Figure 11. Neurophysiological implications of Ca_V2.1 CDF.

A, diagram illustrating the role of CDF in homeostatic rate control of Purkinje cells. Increased rate of Purkinje cell spiking elevates global Ca²⁺, facilitating Ca_V2.1 opening via CDF. Increased Ca_V2.1 activity in turn activates colocalized SK channels, resulting in stronger membrane hyperpolarization that then reduces spiking rate. B, similarly, decreased spiking rate leads to lower global Ca²⁺, reduced CDF, and less SK activation, finally resulting in weaker hyperpolarization and restoration of spiking rate. C, Ca²⁺ dose–response curves for CDF (continuous black line) and neurotransmitter secretion (red line). Additionally, Ca²⁺ sensitivity of paired-pulse facilitation due to residual Ca²⁺ (Regehr et al. 1994) (dashed line) shows an additional mechanism specifying the extent of transmitter release.
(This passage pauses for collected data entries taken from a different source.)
--- config.mk ---
export PLATFORM = sky130hd
export DESIGN_NAME = signed_addsub_seq
export DESIGN_NICKNAME = d
export VERILOG_FILES = /design/src/rtl/signed_addsub_pkg.sv /design/src/rtl/signed_addsub_core.sv /design/src/rtl/signed_addsub_seq.sv
export SDC_FILE = /design/constraint.sdc
export NUM_CORES = 1
export LEC_CHECK = 0
export ABC_AREA = 0
export BUFFER_PORTS_ARGS = -buffer_cell sky130_fd_sc_hd__buf_2
export CORE_AREA = 4 4 52 54
export CTS_BUF_LIST = sky130_fd_sc_hd__clkbuf_4 sky130_fd_sc_hd__clkbuf_8 sky130_fd_sc_hd__clkbuf_16
export CTS_CLUSTER_DIAMETER = 60
export DETAILED_ROUTE_END_ITERATION = 8
export DIE_AREA = 0 0 56 58
export MAX_ROUTING_LAYER = met4
export PLACE_DENSITY = 0.88
export SLEW_MARGIN = 20
export SYNTH_ARGS = -nofsm -noshare
export SYNTH_HDL_FRONTEND = slang
export SYNTH_HIERARCHICAL = 1
export SYNTH_SLANG_ARGS = --single-unit
export TNS_END_PERCENT = 5
--- constraint.sdc ---
create_clock -name clk -period 3.79 [get_ports clk]
set_input_delay 0.379 -clock clk [delete_from_list [all_inputs] [get_ports clk]]
set_output_delay 0.379 -clock clk [all_outputs]
set_load 0.1 [all_outputs]
--- src/rtl/signed_addsub_pkg.sv ---
//==============================================================================
// Module   : signed_addsub_pkg
// Purpose  : Shared types for the signed add/subtract sequencer: operation
//            codes and FSM state names.
// Contents : op_t    - OP_ADD (A+B), OP_SUB (A-B), OP_ACC_ADD (ACC+A),
//                      OP_ACC_SUB (ACC-A)
//            state_t - IDLE (no result held), HOLD (result held)
//            op_uses_acc() - true for the two accumulator operations
// Revision : 1.0 - initial release
//==============================================================================
`default_nettype none

package signed_addsub_pkg;

    typedef enum logic [1:0] {
        OP_ADD     = 2'b00,
        OP_SUB     = 2'b01,
        OP_ACC_ADD = 2'b10,
        OP_ACC_SUB = 2'b11
    } op_t;

    typedef enum logic [0:0] {
        IDLE = 1'b0,
        HOLD = 1'b1
    } state_t;

    // The accumulator operations are exactly the codes with the top bit set.
    function automatic logic op_uses_acc(input logic [1:0] op_code);
        return (op_code == OP_ACC_ADD) || (op_code == OP_ACC_SUB);
    endfunction

endpackage

`default_nettype wire

--- src/rtl/signed_addsub_core.sv ---
//==============================================================================
// Module   : signed_addsub_core
// Purpose  : Combinational two's-complement add/subtract with overflow
//            detection. Optional saturation when SIGNED_ADDSUB_SAT_EN is
//            defined; otherwise the result wraps around.
// Ports    : i_opa  [WIDTH]  signed first operand
//            i_opb  [WIDTH]  signed second operand
//            i_sub  [1]      1: i_opa - i_opb, 0: i_opa + i_opb
//            o_res  [WIDTH]  signed result (wrapped or saturated)
//            o_ovf  [1]      true result does not fit in WIDTH bits
// Revision : 1.0 - initial release
//==============================================================================
`default_nettype none

module signed_addsub_core #(
    parameter int WIDTH = 4
) (
    input  logic [WIDTH-1:0] i_opa,
    input  logic [WIDTH-1:0] i_opb,
    input  logic             i_sub,
    output logic [WIDTH-1:0] o_res,
    output logic             o_ovf
);

    logic [WIDTH:0] w_ext_a;
    logic [WIDTH:0] w_ext_b;
    logic [WIDTH:0] w_sum;

    // One extra sign bit makes the intermediate exact for any +/- of two
    // WIDTH-bit signed values.
    assign w_ext_a = {i_opa[WIDTH-1], i_opa};
    assign w_ext_b = {i_opb[WIDTH-1], i_opb};
    assign w_sum   = i_sub ? (w_ext_a - w_ext_b) : (w_ext_a + w_ext_b);

    // Out of range exactly when the two top bits of the exact value disagree.
    assign o_ovf = w_sum[WIDTH] ^ w_sum[WIDTH-1];

`ifdef SIGNED_ADDSUB_SAT_EN
    localparam logic [WIDTH-1:0] c_SAT_MAX = {1'b0, {(WIDTH-1){1'b1}}};
    localparam logic [WIDTH-1:0] c_SAT_MIN = {1'b1, {(WIDTH-1){1'b0}}};

    // The extra sign bit gives the true sign of an overflowing result.
    assign o_res = !o_ovf     ? w_sum[WIDTH-1:0] :
                   w_sum[WIDTH] ? c_SAT_MIN : c_SAT_MAX;
`else
    assign o_res = w_sum[WIDTH-1:0];
`endif

endmodule

`default_nettype wire

--- src/rtl/signed_addsub_seq.sv ---
//==============================================================================
// Module   : signed_addsub_seq
// Purpose  : Sequenced signed add/subtract unit with accumulator, one-cycle
//            registered result behind a valid/ready handshake, sticky
//            overflow flag and accepted-operation counter.
// Config   : define SIGNED_ADDSUB_SAT_EN to saturate overflowing results
//            (res and acc); default build wraps around.
// Ports    : clk, rst      clock, asynchronous active-high reset
//            in_a, in_b    [WIDTH] signed operands
//            op            [2]     00 A+B, 01 A-B, 10 ACC+A, 11 ACC-A
//            in_valid/in_ready     request handshake
//            clr           synchronous clear of acc and ovf_sticky
//            res, res_ovf  registered result and its overflow flag
//            out_valid/out_ready   result handshake
//            acc           [WIDTH] accumulator
//            ovf_sticky    any accepted overflow since clr/rst
//            op_cnt        [CNT_WIDTH] accepted requests, wrapping
// Revision : 1.0 - initial release
//==============================================================================
`default_nettype none

module signed_addsub_seq
    import signed_addsub_pkg::*;
#(
    parameter int WIDTH     = 4,
    parameter int CNT_WIDTH = 8
) (
    input  logic                 clk,
    input  logic                 rst,
    input  logic [WIDTH-1:0]     in_a,
    input  logic [WIDTH-1:0]     in_b,
    input  logic [1:0]           op,
    input  logic                 in_valid,
    output logic                 in_ready,
    input  logic                 clr,
    output logic [WIDTH-1:0]     res,
    output logic                 res_ovf,
    output logic                 out_valid,
    input  logic                 out_ready,
    output logic [WIDTH-1:0]     acc,
    output logic                 ovf_sticky,
    output logic [CNT_WIDTH-1:0] op_cnt
);

    localparam logic [0:0] c_ST_IDLE = IDLE;
    localparam logic [0:0] c_ST_HOLD = HOLD;

    logic [0:0]           r_state;
    logic [WIDTH-1:0]     r_res;
    logic                 r_res_ovf;
    logic [WIDTH-1:0]     r_acc;
    logic                 r_ovf_sticky;
    logic [CNT_WIDTH-1:0] r_op_cnt;

    logic                 w_accept;
    logic                 w_acc_op;
    logic [WIDTH-1:0]     w_acc_base;
    logic [WIDTH-1:0]     w_opa;
    logic [WIDTH-1:0]     w_opb;
    logic [WIDTH-1:0]     w_res;
    logic                 w_ovf;

    // A held result that is being drained this cycle frees the register,
    // so a new request can be taken in the same cycle.
    assign in_ready = (r_state == c_ST_IDLE) || out_ready;
    assign w_accept = in_valid && in_ready;

    assign w_acc_op = op_uses_acc(op);

    // A clear arriving with an accumulator op makes that op start from zero.
    assign w_acc_base = clr ? '0 : r_acc;
    assign w_opa      = w_acc_op ? w_acc_base : in_a;
    assign w_opb      = w_acc_op ? in_a       : in_b;

    signed_addsub_core #(
        .WIDTH (WIDTH)
    ) u_core (
        .i_opa (w_opa),
        .i_opb (w_opb),
        .i_sub (op[0]),
        .o_res (w_res),
        .o_ovf (w_ovf)
    );

    always_ff @(posedge clk or posedge rst) begin
        if (rst) begin
            r_state <= c_ST_IDLE;
        end else if (w_accept) begin
            r_state <= c_ST_HOLD;
        end else if (out_ready) begin
            r_state <= c_ST_IDLE;
        end
    end

    // Result register only changes on accept, so it is stable while stalled.
    always_ff @(posedge clk or posedge rst) begin
        if (rst) begin
            r_res     <= '0;
            r_res_ovf <= 1'b0;
        end else if (w_accept) begin
            r_res     <= w_res;
            r_res_ovf <= w_ovf;
        end
    end

    always_ff @(posedge clk or posedge rst) begin
        if (rst) begin
            r_acc <= '0;
        end else if (w_accept && w_acc_op) begin
            r_acc <= w_res;
        end else if (clr) begin
            r_acc <= '0;
        end
    end

    // On clr the previous sticky value is dropped; only this cycle's
    // accepted overflow (if any) survives.
    always_ff @(posedge clk or posedge rst) begin
        if (rst) begin
            r_ovf_sticky <= 1'b0;
        end else if (clr) begin
            r_ovf_sticky <= w_accept && w_ovf;
        end else if (w_accept && w_ovf) begin
            r_ovf_sticky <= 1'b1;
        end
    end

    always_ff @(posedge clk or posedge rst) begin
        if (rst) begin
            r_op_cnt <= '0;
        end else if (w_accept) begin
            r_op_cnt <= r_op_cnt + CNT_WIDTH'(1);
        end
    end

    assign res        = r_res;
    assign res_ovf    = r_res_ovf;
    assign out_valid  = (r_state == c_ST_HOLD);
    assign acc        = r_acc;
    assign ovf_sticky = r_ovf_sticky;
    assign op_cnt     = r_op_cnt;

endmodule

`default_nettype wire
# == Word level (Yosys, flattened, before mapping) ==
# Cells that the tools add are included.
# totals
register_bits,19
input_bits,15
out_inout_bits,20
elab_cells,29
# op_classes
addsub,3
n_eq_ne,2
muxes,9
bitwise,2
reduce_logical,7
# op_table
cell,n
2-to-1 mux 4 bit,4
adder 8 x 1 -> 8 bit (second input constant),1
adder 4 x 4 -> 5 bit,1
2-to-1 mux 5 bit,1
subtractor 4 x 4 -> 5 bit,1
== test 2 bit (second input constant),2
2-to-1 mux 1 bit,4
nonzero test 2 bit,2
logical AND 1 bit,3
logical OR 1 bit,2
inverter 1 bit,1
bitwise XOR 1 bit,1

# == Longest topological paths before layout ==
# depth
depth_word,9
depth_mapped,13
depth_no_buf,12

# == Modules after synthesis ==
# Netlist, hierarchy kept.
# modules_own_cells
mod,n_inst,cells_each,area_per_inst_um2,seq_area_each_um2
signed_addsub_seq,1,81,904.6,475.5
signed_addsub_core,1,34,251.5,0.0

# == Least setup slack after synthesis ==
# Ideal clock, no wire load.
# synth_path
path_kind,reg-to-reg
startpoint,"reg r_acc[0], in the netlist acc[0]"
endpoint,"reg r_ovf_sticky, in the netlist ovf_sticky"
setup_time_ns,0.127
t_arrival_ns,2.499
required_time_ns,3.663
setup_slack_ns,1.164
stages_incl_launch_ff,13
path_buffers,0
period_less_slack_ns,2.626
cell_sequence,dfrtp_1 nor2b_1 mux2_2 inv_1 ha_1 fa_1 inv_1 a21o_1 a21oi_1 xnor2_1 xnor2_1 nand2_1 o21ai_0
# synth_via
elab_chain_cells,7
elab_cells_between_ends,9
classes_between,2 x add/sub; 4 x mux; 1 x bitwise; 2 x reduce/logical
# synth_rtl
element,line,rtl
"start, declared",signed_addsub_seq.sv:51,logic [WIDTH-1:0] r_acc;
"start signal, assigned",signed_addsub_seq.sv:110,r_acc <= w_res;
2-to-1 mux 4 bit (*),--,
2-to-1 mux 4 bit (*),signed_addsub_seq.sv:72,assign w_opa = w_acc_op ? w_acc_base : in_a;
net w_opa[0],signed_addsub_seq.sv:58,logic [WIDTH-1:0] w_opa;
adder 4 x 4 -> 5 bit or subtractor 4 x 4 -> 5 bit (tied branches),signed_addsub_core.sv:33,assign w_sum = i_sub ? (w_ext_a - w_ext_b) : (w_ext_a + w_ext_b);
2-to-1 mux 5 bit (*),signed_addsub_core.sv:33,
bitwise XOR 1 bit (*),signed_addsub_core.sv:36,assign o_ovf = w_sum[WIDTH] ^ w_sum[WIDTH-1];
net w_ovf,signed_addsub_seq.sv:61,logic w_ovf;
logical AND 1 bit (*),"signed_addsub_seq.sv:122, signed_addsub_seq.sv:123",
2-to-1 mux 1 bit or nonzero test 2 bit (tied branches),--,
"end signal, assigned",signed_addsub_seq.sv:122,r_ovf_sticky <= w_accept && w_ovf;
"end, declared",signed_addsub_seq.sv:52,logic r_ovf_sticky;
# Mark *: on every way through the listed nets, which the timed path passes. The rest lies on a longest branch.
# A chain may end at the register's enable or synchronous reset.

# == Worst setup path in the final report ==
# layout_path
startpoint,in op[1]
endpoint,"reg r_ovf_sticky, in the netlist ovf_sticky"
# layout_via
elab_chain_cells,8
elab_cells_between_ends,12
classes_between,2 x add/sub; 2 x eq/ne; 4 x mux; 1 x bitwise; 3 x reduce/logical
# layout_rtl
element,line,rtl
"start, declared",signed_addsub_seq.sv:32,"input logic [1:0] op,"
== test 2 bit,signed_addsub_pkg.sv:29,return (op_code == OP_ACC_ADD) || (op_code == OP_ACC_SUB);
logical OR 1 bit (*),signed_addsub_pkg.sv:29,
2-to-1 mux 4 bit (*),signed_addsub_seq.sv:73,assign w_opb = w_acc_op ? in_a : in_b;
net w_opb[0],signed_addsub_seq.sv:59,logic [WIDTH-1:0] w_opb;
adder 4 x 4 -> 5 bit or subtractor 4 x 4 -> 5 bit (tied branches),signed_addsub_core.sv:33,
2-to-1 mux 5 bit (*),signed_addsub_core.sv:33,
bitwise XOR 1 bit (*),signed_addsub_core.sv:36,
net w_ovf,signed_addsub_seq.sv:61,
logical AND 1 bit (*),"signed_addsub_seq.sv:122, signed_addsub_seq.sv:123",
2-to-1 mux 1 bit or nonzero test 2 bit (tied branches),--,
# Marks and branches as above.

==> flow_metrics.py <==
metrics = {
    "run_status": {
        "status": "finished clean",
    },
    "sta": {
        "period_share_pct": 65.6,
        "min_period_ns": 2.49,
        "rsz0062_at_grt": "no",
        "hold_violations": 0,
        "slew_violations": 0,
        "worst_slew_pin_slew_ns": 0.703,
        "tns_ns": 0,
        "max_slew_margin_pct": 53.1,
        "max_freq_mhz": 402,
        "fin_skew_ns": 0.00714,
        "finalSetupViolCount": 0,
    },
    "routing": {
        "wirelength_um": 2250,
        "drc": 0,
        "vias": 894,
        "routedWlPerCell_um": 12.6,
        "ant_nets": 0,
        "dr.pass1.iters": 4,
        "drtIter0Drc": 12,
        "vias_per_cell": 4.99,
    },
    "final_layout": {
        "final_common_cell": "buf_2",
        "antenna_cells": 0,
        "finalNonFillerCells": 179,
        "final_nets": 174,
        "final_cell_area_mm2": 0.00138,
        "layout-drive-gt1-share_pct": 37.7,
        "most-common-layout-cells": "buf_2 (34), nand2_1 (22), dfrtp_1 (19)",
        "area_growth_syn_to_layout_pct": 18.9,
        "n_fill_cell": 208,
    },
    "critical_path": {
        "crit_chain": "buf_2 -> mux2_2 -> inv_1 -> ha_1 -> mux2_2 -> fa_1 -> inv_1 -> a21o_1 -> a21oi_1 -> xnor2_1 -> xnor2_1 -> nand2_1 -> o21ai_0",
        "startpoint_type": "primary input",
        "cp_slowest_cell": "fa_1",
        "end_kind": "flop",
        "arrival_ns": 2.66,
        "critPathMaxStageDelay_ns": 0.44,
        "crit_type": "in -> reg",
        "cp_num_buf_inv": 3,
        "required_ns": 3.97,
        "critPathMaxFanout": 9,
        "cpLargestDelayFamily": "multiplexers",
    },
    "power_and_ir_drop": {
        "cellPowerDensity_mw_per_mm2": 827,
        "p_leak_uw": 0.000743,
        "ir_worst_vdd_mv": 0.774,
    },
    "placed_design": {
        "gp_congestion": 0.861,
        "numPortBuffers": 34,
        "placed_cells": 175,
        "post_dp_cell_area_mm2": 0.00135,
        "dp.final_hpwl_um": 1880,
    },
    "flow_run": {
        "drv_cap": 0,
    },
    "synth": {
        "synth_seq_cells": 19,
        "synth.distinct_cells": 26,
        "synth_seq_area_share_pct": 41.1,
        "synth_cells": 115,
        "synth_nets": 137,
        "synthesis.area_per_instance_um2": 10.1,
        "yosys_warnings": 6,
        "syn_area_mm2": 0.00116,
    },
    "clock_tree": {
        "cts-root-buf": "clkbuf_4",
        "h-tree-depth": 1,
        "post_cts_buffers": 0,
        "cts_made_buffers": 3,
        "cts.clk_slew.worst_paths_ns": 0.11,
        "tritoncts": "yes",
        "clock-sinks": 19,
        "cts_resized": 0,
        "postCtsHoldBufs": 0,
        "insertion_delay_ns": 0.29,
        "max-clock-path-buffers": 2,
    },
    "floorplanning": {
        "row_count": 17,
        "die_x_um": 56,
        "die_area_mm2": 0.00325,
        "die_h_um": 58,
        "pin_count": 35,
        "start_util_pct": 52.3,
        "coreArea_mm2": 0.00221,
    },
    "grt": {
        "antenna_found_initial": 0,
        "grt_use_total_pct": 14.9,
        "grt_first_pass_wirelength_um": 3880,
        "gr-total-overflow": 0,
        "grt_start_max_net_pins": 20,
        "first_global_vias": 942,
    },
    "min_path": {
        "hold_class": "in -> async",
    },
}
## power by group
group	internal, uW	switching [uW]	total, uW
Clock	48.0	58.2	106
Sequential	263	53.2	316
Combinational	137	577	714
## metal layers
metal  track usage [%]  routed length (um)  share of wire [%]  up-vias
met5                 -                   0                  0        -
met4              3.05                   0                  0        0
met3              2.67                 132                5.9        0
met2              28.0                1190                 53       26
met1              16.5                 925                 41      423
li1                  -                   -                  -      445
## cell usage after synthesis
library cell   n  area (um2)
a21o_1         2        15.0
a21oi_1        2        10.0
a21oi_2        1        8.76
and2_1         1        6.26
and2_4         1        8.76
and3_1         1        6.26
buf_2          1        5.00
buf_6          1        11.3
dfrtp_1       19         475
fa_1           1        20.0
ha_1           6        75.1
inv_1         11        41.3
mux2_2        13         146
nand2_1       22        82.6
nand2_2        1        6.26
nand2b_1       2        12.5
nand2b_4       1        13.8
nand3_2        1        10.0
nand4_1        3        18.8
nor2_1         4        15.0
nor2b_1        4        25.0
nor3_1         1        5.00
nor3_2         1        10.0
o21ai_0        1        5.00
xnor2_1       12         105
xor2_1         2        17.5
## sequential cells by signal, summed over array words and instances (netlist names)
register,count
res_ovf,1
op_cnt,8
acc,4
ovf_sticky,1
out_valid,1
res,4
## stage by stage
| stage | hold slack [ns] | worst slack, ns | util [%] | power [uW] |
|---|---|---|---|---|
| global placement | 0.452 | 1.09 | 60.8 | 1030 |
| detailed placement | 0.452 | 0.991 | 60.8 | 1040 |
| CTS | 0.205 | 1.30 | 62.2 | 1140 |
| finish | 0.179 | 1.30 | 62.2 | 1140 |
| global route | 0.232 | 1.17 | 62.2 | 1190 |
| floorplan | 0.330 | 1.16 | - | 923 |
## final timing paths
kind,from,endpoint,slack [ns],cells after the start
min in group clk,clr,ovf_sticky,0.33,2
worst max register to register,acc[0],ovf_sticky,1.61,12
worst min register to register,op_cnt[7],op_cnt[7],0.46,1
worst min-delay path,rst,op_cnt[6],0.18,2
worst max-delay path,op[1],ovf_sticky,1.30,13
max in group asynchronous,rst,res_ovf,3.16,2
## cells by family (layout without fill, tap and decap cells)
logic type	Yosys count	in the layout	synth area share [%]
XOR/XNOR	14	14	10.6
adder cells (fa/ha/maj)	7	7	8.23
AND/OR/NAND/NOR	43	43	19.0
AO/OA/AOI/OAI	6	6	3.35
flip-flops	19	19	41.1
multiplexers	13	13	12.7
buffers and inverters	13	49	4.98
## final cells by class
| type | count | area (um2) | share of cell area (%) |
|---|---|---|---|
| timing repair buffer | 34 | 170 | 12.4 |
| sequential | 19 | 475 | 34.6 |
| tap | 28 | 35.0 | 2.55 |
| inverter | 11 | 41.3 | 3.00 |
| clock buffer | 4 | 30.0 | 2.18 |
| multi-input combinational | 83 | 623 | 45.3 |
Note: power is estimated with default switching activity, not from simulation.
D, generic nerve terminal is modelled as a sphere with Ca_V2.1 channels uniformly expressed on the membrane. A thin shell compartment adjacent to the membrane forms the nanodomain within which the CDF Ca²⁺ sensor CaM, which acts as a channel subunit, actually senses Ca²⁺. Ca²⁺ within the shell compartment can diffuse to and from the much larger cytosolic compartment. The cytosolic compartment is in turn connected to a third and much larger compartment representing the axon branch itself. The Ca²⁺ concentration within this axonal compartment is set at a fixed resting level, and thus serves to returns Ca²⁺ within the terminal back to its resting levels after periods of activity. The parameters for this system are: r_sphere = 8 μm, r_cyto = 7.9 μm, N_chan = 60,000, k_sc = k_cs = 6 × 10⁻¹³ dm³ ms⁻¹, and k_efflux = 6 × 10⁻¹⁴ dm³ ms⁻¹, with the parameters adjusted such that simulations in E match data from Cuttle et al. (1998). Note that the simulated volume is larger than physical terminals because Ca²⁺ buffers are not explicitly modelled here. E, simulations of the system in D in response to 100 Hz step depolarizations to −20 mV. Ca_V2.1 currents are elicited (bottom row) by the voltage stimulation (top row), which results in a build-up of Ca²⁺ in both the shell (second row) and cytosolic (third row) compartments. The increased Ca²⁺ induces CDF of Ca_V2.1 channels, resulting in gradual amplification of I_Ca, Ca_shell and Ca_cyto. F, CDF at steady state is inversely related to stimulation frequency (blue circles and continuous line), largely due to frequency-dependent accumulation of residual Ca²⁺ (100 Hz example in red).